II. Tinjauan Pustaka

Amobilisasi enzim adalah suatu proses di mana pergerakan molekul enzim

ditahan pada tempat tertentu dalam suatu ruang reaksi kima yang dikatalisnya.

Proses ini dapat dilakukan dengan cara mengikatkan molekul enzim tersebut pada

suatu bahan pendukung (matriks) tertentu melalui pengikatan kimia atau menahan

secara fisik dalam suatu rongga bahan pendukung. Hal ini dimungkinkan karena

molekul enzim yang struktural globular (tertier maupun kuartener) mempunyai

gugus hidrofilik yang mengarah keluar dari permukaan molekul enzim. Gugus

fungsi inilah yang berikatan dengan gugus fungsi bahan pendukung untuk

membentuk ikatan kovalen atau non kovalen (Firmansyah, 2012).

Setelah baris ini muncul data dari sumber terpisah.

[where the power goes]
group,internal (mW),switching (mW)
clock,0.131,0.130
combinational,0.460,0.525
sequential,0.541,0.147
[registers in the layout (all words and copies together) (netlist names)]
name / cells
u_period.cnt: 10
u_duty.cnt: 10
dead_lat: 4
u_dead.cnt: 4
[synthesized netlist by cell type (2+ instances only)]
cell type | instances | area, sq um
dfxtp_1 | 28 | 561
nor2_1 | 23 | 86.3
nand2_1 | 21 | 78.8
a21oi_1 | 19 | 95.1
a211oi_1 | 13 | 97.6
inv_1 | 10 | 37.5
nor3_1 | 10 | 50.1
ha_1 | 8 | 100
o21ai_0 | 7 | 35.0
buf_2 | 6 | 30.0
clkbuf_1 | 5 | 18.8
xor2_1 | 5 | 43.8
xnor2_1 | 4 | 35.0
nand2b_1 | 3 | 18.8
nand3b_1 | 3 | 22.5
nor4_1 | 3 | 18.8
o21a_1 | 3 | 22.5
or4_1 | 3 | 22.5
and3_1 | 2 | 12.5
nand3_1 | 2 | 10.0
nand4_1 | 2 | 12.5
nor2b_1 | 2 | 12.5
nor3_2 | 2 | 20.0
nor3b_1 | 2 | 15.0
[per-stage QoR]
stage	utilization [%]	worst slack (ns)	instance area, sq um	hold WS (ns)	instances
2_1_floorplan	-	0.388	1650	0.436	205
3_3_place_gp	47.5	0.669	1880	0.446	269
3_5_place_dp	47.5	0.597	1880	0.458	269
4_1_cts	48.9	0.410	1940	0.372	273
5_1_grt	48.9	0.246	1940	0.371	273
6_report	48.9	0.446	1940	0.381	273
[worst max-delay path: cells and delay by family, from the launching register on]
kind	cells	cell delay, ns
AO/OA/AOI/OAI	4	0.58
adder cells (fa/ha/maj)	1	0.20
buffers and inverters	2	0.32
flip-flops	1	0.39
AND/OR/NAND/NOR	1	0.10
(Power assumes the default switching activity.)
==> src/rtl/crc_pkg.sv <==
package crc_pkg;
   localparam int unsigned CRC_W    = 32;
   localparam logic [31:0] POLY_STD = 32'hEDB88320;
   localparam logic [31:0] POLY_CAS = 32'h82F63B78;
   localparam logic [31:0] CRC_ONES = 32'hFFFFFFFF;

   typedef enum logic [1:0] {
      SZ_ONE   = 2'd0,
      SZ_TWO   = 2'd1,
      SZ_FOUR  = 2'd2,
      SZ_EIGHT = 2'd3
   } size_code_e;

   typedef enum logic {
      MODE_STD = 1'b0,
      MODE_CAS = 1'b1
   } crc_mode_e;
endpackage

Imobilisasi secara penyerapan fisik termasuk salah satu teknik. Imobilisasi enzim

yang sangat sederhana. Bahan pengamobil dapat berupa bahan organik seperti

selulosa, kitin dan kitosan, karbon aktif, bahan anorganik seperti silica, batu

merah, pasir, silica gel atau abu sekam padi (Hartono, 2008).

Enzim amobil adalah enzim yang secara fisik ditempatkan di dalam suatu

daerah/ruang tertentu, sehingga dapat menahan aktivitas katalitiknya serta dapat

digunakan secara berulang-ulang dan kontinyu (Hartono, 2008).

Teknik pelaksanaannya dapat berlangsung dalam larutan yang dilanjutkan dengan

penyaringan vakum. Enzim yang diimobilisasi dapat berupa enzim bentuk padat

maupun enzim bentuk cair, baik kasar (enzim kasar) maupun enzim murni.

Imobilisasi secara penyerapan memungkinkan bahan pengamobilnya mencapai

kejenuhan. Hal ini dapat dimonitoring melalui analisis kadar protein cairan yang

melewati bahan pengamobil (Hartono, 2008).

Salah satu kelebihan enzim amobil adalah dapat digunakan secara kontinu atau

dapat digunakan secara berulang. Penggunaan berulang tersebut akan berakibat

terhadap penurunan aktivitas yang disebabkan karena terlepasnya enzim dari

permukaan karier untuk imobilisasi cara penyerapan fisik. Aktivitas enzim pada

sekian kali penggunaan dibagi dengan aktivitas enzim awal dinyatakan sebagai

retensi aktivitas (Hartono, 2008).

Sekam padi dapat digunakan untuk biomassa yang dapat digunakan untuk

berbagai hal seperti bahan baku industri, pakan ternak dan energi atau bahan bakar

ataupun sebagai adsorpsi pada logam-logam berat. Sekam tersusun dari jaringan

serat-serat selulosa yang mengandung banyak silika dalam bentuk serabut-serabut

yang sangat keras. Pada keadaan normal, sekam berperan penting melindungi biji

beras dari kerusakan yang disebabkan oleh serangan jamur, dapat mencegah

reaksi ketengikan karena dapat melindungi lapisan tipis yang kaya minyak

terhadap kerusakan mekanis selama pemanenan, penggilingan dan pengangkutan

(Anonim. 2011).

Karbon aktif adalah karbon yang di proses sedemikian rupa sehingga pori–porinya

terbuka, dan dengan demikian akan mempunyai daya serap yang tinggi. Karbon

aktif merupakkan karbon yang bebas serta memiliki permukaan dalam (internal

surface), sehingga mempunyai daya serap yang baik. Keaktifan daya menyerap

dari karbon aktif ini tergantung dari jumlah senyawa karbonnya yang berkisar

antara 85 % sampai 95% karbon bebas. Karbon aktif yang berwarna hitam, tidak

berbau, tidak terasa dan mempunyai daya serap yang jauh lebih besar

dibandingkan dengan kabon aktif yang belum menjalani proses aktivasi, serta

mempunyai permukaan yang luas, yaitu memiliki luas antara 300 sampai 2000

m/gram. Karbon aktif ini mempunyai dua bentuk sesuai ukuran butirannya, yaitu

karbon aktif bubuk dan karbon aktif granular (butiran). Karbon aktif bubuk

ukuran diameter butirannya kurang dari atau sama dengan 325 mesh. Sedangkan

karbon aktif granular ukuran diameter butirannya lebih besar dari 325 mesh (M.T.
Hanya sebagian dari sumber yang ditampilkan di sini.